* _To do_
A complete response lists each line of the data below that includes the word "instances".

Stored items
###
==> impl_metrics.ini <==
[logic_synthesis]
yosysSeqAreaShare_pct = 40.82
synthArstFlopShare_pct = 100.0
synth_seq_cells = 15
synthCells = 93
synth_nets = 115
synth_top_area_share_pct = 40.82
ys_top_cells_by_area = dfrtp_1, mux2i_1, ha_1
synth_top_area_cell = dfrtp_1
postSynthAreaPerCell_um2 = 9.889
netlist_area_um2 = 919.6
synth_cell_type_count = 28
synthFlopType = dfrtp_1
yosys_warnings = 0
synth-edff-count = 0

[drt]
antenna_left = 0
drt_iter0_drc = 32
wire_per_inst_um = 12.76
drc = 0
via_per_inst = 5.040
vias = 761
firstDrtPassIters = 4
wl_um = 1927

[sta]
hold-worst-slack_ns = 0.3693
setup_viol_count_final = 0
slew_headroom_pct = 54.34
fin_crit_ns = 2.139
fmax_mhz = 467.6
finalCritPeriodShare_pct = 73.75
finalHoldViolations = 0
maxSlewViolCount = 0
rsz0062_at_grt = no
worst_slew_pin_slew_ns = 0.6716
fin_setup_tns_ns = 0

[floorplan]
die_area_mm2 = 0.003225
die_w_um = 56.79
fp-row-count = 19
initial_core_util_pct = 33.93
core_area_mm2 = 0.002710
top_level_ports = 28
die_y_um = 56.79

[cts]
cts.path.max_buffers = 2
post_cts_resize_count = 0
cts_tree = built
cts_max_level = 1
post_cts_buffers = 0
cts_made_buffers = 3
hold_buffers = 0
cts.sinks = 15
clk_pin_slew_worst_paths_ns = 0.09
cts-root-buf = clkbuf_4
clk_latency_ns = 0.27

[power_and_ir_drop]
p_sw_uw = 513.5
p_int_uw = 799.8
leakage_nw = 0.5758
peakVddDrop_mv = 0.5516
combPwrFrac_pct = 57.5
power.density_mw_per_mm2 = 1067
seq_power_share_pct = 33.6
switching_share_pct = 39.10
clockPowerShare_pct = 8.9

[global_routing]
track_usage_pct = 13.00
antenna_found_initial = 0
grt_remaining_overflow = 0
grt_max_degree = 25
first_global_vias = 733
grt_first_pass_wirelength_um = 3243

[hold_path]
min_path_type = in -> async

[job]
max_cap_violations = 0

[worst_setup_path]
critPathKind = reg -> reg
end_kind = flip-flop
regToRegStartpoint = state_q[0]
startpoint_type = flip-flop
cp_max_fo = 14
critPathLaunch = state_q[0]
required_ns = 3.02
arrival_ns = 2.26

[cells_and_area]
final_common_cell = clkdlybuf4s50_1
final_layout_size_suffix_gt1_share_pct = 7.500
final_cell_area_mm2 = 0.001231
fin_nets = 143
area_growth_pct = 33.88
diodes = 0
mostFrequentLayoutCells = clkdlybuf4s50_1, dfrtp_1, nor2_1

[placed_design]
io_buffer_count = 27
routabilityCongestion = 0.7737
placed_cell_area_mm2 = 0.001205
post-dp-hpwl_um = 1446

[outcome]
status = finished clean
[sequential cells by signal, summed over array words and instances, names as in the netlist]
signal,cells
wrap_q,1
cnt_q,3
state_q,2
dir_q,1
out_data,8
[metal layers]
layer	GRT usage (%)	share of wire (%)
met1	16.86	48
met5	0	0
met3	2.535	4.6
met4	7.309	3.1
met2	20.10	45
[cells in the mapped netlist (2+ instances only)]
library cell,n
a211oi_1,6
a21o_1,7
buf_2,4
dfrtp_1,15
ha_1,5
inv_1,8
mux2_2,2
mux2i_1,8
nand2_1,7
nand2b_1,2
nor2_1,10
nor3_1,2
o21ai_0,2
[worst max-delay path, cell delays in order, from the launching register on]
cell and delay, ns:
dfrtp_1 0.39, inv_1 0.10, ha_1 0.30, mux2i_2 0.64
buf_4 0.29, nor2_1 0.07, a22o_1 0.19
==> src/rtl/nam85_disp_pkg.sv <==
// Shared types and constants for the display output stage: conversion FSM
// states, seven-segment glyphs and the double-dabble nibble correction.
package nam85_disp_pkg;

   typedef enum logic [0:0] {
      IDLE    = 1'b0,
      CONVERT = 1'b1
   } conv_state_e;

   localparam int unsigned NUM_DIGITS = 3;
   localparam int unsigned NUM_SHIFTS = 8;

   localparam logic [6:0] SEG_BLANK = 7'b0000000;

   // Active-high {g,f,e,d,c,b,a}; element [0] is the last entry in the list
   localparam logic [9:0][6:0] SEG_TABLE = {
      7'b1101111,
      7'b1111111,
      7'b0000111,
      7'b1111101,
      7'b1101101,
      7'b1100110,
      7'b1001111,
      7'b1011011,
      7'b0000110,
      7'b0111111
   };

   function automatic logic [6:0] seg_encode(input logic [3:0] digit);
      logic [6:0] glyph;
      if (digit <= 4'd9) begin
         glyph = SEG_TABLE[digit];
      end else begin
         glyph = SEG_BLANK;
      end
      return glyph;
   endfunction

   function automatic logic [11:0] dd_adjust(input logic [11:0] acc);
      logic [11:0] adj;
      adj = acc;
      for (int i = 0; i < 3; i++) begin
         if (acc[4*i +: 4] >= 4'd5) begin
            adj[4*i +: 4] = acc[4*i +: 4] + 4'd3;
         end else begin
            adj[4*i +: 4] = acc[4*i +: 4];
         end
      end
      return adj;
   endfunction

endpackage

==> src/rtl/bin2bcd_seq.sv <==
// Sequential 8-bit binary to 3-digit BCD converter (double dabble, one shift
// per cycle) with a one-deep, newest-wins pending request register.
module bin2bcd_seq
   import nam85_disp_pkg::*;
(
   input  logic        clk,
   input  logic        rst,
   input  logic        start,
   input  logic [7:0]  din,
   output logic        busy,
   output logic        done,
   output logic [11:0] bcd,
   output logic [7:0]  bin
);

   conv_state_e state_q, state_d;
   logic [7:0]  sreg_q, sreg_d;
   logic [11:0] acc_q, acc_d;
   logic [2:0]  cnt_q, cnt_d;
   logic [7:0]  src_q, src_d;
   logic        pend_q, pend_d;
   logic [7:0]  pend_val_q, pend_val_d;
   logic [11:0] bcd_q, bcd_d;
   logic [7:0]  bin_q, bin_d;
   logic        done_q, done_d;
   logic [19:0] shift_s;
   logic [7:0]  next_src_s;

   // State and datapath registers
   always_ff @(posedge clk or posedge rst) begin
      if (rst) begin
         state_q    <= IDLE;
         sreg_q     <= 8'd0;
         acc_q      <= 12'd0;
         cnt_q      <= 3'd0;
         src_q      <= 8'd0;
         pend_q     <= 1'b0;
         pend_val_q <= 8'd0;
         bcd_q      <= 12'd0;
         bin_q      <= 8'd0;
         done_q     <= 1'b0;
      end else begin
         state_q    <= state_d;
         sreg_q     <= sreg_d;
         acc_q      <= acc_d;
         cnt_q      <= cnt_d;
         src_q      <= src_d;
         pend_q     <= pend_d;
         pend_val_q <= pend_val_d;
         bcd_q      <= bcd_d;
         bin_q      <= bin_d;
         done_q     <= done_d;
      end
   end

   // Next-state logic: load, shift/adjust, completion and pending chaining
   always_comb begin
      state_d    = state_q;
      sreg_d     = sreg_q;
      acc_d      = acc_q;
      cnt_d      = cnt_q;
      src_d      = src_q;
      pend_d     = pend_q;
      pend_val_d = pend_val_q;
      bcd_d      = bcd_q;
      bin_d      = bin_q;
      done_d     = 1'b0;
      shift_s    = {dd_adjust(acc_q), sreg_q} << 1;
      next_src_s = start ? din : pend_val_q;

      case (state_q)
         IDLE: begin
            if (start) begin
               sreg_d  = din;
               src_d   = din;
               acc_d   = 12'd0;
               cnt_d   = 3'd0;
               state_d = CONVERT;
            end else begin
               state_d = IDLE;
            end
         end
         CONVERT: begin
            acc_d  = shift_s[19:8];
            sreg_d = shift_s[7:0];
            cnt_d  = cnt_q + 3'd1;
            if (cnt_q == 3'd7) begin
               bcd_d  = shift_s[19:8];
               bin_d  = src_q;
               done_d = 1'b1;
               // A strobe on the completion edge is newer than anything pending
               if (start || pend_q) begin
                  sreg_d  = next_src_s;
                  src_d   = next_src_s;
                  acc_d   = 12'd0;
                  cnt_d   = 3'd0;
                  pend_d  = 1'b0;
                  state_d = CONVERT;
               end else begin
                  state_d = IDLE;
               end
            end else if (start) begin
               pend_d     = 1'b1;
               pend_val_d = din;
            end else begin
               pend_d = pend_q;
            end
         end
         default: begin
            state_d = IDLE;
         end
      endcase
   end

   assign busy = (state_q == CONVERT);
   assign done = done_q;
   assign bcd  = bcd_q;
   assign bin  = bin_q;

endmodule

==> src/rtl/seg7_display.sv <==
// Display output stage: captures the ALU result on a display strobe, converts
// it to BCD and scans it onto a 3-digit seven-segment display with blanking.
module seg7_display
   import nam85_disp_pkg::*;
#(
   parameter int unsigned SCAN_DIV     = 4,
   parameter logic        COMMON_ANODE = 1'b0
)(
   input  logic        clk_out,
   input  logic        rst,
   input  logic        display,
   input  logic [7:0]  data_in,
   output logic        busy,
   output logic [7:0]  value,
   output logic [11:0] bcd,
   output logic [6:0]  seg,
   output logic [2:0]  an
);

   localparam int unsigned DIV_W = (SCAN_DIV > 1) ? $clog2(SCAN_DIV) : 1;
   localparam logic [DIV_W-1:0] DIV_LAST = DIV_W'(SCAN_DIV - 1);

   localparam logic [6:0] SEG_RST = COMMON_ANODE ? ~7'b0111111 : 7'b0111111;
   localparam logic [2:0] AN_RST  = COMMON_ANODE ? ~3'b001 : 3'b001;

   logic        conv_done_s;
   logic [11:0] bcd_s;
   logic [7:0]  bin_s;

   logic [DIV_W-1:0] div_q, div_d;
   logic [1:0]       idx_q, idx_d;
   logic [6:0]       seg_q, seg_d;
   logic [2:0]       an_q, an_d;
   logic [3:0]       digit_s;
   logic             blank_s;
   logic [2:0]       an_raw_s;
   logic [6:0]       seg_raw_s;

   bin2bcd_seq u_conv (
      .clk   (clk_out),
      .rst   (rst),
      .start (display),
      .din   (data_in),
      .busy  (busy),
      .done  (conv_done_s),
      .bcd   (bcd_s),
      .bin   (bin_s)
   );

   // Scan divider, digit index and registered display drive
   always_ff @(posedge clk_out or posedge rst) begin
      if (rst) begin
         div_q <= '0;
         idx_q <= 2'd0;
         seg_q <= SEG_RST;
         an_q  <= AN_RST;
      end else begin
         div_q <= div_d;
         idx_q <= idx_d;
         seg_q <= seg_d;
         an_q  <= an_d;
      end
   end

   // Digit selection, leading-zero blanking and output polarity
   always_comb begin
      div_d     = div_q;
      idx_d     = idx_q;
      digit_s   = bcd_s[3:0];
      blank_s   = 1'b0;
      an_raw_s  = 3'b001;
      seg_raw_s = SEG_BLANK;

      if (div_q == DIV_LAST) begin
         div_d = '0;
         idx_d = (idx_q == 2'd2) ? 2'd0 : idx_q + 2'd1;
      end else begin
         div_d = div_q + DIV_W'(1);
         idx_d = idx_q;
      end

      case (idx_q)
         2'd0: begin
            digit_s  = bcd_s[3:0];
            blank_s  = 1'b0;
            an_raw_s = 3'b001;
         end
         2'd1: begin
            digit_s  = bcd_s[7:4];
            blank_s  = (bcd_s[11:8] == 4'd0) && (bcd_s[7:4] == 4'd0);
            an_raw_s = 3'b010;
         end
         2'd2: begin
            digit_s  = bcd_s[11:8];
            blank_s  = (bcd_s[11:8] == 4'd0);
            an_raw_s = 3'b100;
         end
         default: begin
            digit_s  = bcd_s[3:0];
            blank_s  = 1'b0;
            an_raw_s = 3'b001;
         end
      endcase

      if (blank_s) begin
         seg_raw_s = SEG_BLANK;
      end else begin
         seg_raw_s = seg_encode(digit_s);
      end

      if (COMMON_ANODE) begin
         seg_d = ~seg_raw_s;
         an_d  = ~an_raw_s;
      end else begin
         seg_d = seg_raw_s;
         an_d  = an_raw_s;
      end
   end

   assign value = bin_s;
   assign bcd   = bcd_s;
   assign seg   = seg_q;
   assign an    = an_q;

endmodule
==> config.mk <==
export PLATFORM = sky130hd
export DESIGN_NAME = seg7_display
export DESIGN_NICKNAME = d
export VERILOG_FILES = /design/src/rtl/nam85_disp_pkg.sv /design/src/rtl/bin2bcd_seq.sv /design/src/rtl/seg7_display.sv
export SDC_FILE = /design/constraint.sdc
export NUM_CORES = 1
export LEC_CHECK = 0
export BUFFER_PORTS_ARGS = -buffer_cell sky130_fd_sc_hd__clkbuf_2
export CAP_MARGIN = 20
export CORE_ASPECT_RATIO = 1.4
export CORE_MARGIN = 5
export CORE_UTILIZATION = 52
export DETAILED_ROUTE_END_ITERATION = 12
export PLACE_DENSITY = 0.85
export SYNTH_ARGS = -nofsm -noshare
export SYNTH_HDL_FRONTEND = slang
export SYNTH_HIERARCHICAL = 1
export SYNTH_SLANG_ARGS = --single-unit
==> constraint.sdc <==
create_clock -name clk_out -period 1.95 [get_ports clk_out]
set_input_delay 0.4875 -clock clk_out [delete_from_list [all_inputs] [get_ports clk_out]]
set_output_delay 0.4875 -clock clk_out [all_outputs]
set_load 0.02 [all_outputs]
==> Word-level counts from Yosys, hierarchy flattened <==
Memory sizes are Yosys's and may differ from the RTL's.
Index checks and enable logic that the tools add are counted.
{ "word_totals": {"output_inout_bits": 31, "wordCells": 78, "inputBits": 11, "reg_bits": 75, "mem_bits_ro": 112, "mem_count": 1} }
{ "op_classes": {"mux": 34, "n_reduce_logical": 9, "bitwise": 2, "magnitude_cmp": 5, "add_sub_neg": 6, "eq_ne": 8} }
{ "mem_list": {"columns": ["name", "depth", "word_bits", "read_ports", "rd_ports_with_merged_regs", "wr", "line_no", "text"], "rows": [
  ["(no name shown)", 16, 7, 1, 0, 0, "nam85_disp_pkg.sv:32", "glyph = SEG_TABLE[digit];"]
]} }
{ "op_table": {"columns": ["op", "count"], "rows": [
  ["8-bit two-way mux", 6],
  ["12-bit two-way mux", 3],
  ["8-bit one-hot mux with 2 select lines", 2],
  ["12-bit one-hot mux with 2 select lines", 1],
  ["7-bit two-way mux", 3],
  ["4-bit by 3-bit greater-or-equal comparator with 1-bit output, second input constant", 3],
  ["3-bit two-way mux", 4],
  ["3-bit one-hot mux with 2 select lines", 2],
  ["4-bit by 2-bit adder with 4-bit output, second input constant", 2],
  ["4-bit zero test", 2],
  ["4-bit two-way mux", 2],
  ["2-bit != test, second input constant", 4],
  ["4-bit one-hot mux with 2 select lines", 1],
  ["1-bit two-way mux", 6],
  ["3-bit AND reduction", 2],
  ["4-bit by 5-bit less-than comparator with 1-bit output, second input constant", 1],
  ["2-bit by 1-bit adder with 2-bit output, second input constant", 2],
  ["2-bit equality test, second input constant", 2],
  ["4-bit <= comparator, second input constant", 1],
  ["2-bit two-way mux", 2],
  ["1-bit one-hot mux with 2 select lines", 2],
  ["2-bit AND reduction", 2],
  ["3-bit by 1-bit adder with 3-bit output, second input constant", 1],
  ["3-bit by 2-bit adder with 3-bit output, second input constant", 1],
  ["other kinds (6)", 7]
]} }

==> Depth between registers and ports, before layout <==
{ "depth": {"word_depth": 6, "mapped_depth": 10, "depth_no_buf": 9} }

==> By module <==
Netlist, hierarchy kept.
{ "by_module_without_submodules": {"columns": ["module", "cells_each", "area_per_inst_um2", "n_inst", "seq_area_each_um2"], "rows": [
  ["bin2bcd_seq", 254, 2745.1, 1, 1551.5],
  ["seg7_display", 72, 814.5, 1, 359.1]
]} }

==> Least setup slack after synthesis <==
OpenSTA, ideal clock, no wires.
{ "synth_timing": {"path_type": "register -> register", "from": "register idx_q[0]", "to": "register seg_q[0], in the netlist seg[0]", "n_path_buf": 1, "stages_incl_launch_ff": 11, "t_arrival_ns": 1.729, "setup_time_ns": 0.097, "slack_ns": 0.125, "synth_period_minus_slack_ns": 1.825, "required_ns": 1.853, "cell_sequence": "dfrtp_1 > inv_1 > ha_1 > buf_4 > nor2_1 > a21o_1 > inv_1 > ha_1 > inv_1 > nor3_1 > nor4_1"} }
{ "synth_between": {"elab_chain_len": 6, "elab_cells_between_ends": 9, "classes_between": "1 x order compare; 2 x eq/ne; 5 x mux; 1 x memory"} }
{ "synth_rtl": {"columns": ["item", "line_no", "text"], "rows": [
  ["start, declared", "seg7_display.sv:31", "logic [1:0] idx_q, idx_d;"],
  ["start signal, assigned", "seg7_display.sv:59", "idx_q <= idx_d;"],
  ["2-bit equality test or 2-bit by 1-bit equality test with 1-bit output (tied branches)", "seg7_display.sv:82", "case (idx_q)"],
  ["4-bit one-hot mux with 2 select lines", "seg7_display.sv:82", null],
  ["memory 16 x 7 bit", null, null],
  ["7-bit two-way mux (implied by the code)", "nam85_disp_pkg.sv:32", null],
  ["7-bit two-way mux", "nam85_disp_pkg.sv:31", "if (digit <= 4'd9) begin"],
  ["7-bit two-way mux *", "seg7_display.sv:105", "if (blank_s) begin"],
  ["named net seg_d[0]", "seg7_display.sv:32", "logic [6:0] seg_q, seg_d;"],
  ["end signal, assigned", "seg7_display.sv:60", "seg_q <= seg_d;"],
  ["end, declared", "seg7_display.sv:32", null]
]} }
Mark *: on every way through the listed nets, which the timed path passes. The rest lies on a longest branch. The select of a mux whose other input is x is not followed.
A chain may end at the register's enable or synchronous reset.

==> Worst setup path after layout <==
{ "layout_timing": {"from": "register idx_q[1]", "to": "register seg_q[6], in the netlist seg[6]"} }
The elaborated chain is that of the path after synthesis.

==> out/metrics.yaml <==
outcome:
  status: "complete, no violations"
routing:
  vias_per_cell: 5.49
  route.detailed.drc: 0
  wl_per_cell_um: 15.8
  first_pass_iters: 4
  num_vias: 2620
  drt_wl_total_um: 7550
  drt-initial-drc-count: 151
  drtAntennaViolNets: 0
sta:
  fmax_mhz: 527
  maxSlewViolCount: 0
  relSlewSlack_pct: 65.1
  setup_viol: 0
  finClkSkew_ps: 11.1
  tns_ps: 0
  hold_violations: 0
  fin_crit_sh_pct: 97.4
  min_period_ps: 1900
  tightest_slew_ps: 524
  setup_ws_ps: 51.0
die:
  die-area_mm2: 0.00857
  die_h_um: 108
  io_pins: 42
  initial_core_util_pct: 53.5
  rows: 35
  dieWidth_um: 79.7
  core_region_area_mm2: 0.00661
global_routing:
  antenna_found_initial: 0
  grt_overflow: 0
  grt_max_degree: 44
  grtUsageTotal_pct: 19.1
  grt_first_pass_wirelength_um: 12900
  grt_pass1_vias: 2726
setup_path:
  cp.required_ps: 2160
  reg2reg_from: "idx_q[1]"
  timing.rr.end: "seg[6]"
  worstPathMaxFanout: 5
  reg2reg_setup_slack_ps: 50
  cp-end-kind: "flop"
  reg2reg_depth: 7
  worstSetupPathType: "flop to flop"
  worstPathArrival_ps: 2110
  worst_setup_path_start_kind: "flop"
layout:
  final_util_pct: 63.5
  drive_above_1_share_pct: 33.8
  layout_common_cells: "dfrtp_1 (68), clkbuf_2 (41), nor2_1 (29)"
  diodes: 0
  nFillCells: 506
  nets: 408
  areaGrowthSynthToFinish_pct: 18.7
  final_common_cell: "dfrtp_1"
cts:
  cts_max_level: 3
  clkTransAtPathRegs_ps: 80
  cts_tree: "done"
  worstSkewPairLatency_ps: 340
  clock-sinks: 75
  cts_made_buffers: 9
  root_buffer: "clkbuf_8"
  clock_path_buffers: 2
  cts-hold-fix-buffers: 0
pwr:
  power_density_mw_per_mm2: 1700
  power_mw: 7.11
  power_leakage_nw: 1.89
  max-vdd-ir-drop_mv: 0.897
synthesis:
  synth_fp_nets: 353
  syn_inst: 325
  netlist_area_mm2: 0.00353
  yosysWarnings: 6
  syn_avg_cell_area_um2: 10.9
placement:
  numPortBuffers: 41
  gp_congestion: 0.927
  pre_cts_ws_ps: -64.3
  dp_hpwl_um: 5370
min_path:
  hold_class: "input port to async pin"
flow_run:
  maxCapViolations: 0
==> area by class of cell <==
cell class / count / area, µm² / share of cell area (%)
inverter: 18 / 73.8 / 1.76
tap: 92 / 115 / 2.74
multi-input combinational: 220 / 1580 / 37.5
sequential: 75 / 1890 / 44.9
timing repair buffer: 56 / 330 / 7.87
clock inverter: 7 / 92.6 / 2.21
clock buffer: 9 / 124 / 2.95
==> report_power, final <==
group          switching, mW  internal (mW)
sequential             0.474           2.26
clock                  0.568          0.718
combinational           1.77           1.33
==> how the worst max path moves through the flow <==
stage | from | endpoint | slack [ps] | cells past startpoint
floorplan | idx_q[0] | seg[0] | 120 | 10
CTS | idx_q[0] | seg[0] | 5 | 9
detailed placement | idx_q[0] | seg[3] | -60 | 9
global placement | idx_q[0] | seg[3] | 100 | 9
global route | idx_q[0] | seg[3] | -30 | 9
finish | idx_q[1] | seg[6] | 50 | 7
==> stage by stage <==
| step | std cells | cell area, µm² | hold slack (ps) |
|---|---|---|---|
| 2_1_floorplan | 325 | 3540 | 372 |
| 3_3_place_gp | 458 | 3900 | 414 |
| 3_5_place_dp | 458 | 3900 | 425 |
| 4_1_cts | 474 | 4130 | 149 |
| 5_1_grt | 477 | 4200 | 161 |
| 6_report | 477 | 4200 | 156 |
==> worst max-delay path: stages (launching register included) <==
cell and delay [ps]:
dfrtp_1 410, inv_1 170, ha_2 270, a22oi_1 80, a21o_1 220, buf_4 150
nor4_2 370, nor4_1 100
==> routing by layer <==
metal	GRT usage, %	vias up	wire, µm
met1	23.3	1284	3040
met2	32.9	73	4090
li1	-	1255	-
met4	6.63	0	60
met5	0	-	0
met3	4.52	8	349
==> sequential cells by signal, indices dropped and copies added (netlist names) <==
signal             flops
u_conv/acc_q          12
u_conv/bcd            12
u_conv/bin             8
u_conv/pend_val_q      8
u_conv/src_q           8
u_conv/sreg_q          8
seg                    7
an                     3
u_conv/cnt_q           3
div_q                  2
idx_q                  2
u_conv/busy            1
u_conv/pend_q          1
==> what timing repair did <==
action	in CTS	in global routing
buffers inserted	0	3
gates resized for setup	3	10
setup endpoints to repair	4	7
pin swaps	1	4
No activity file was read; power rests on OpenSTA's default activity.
###
* _Solution below_
[sequential cells by signal, summed over array words and instances, names as in the netlist]
[cells in the mapped netlist (2+ instances only)]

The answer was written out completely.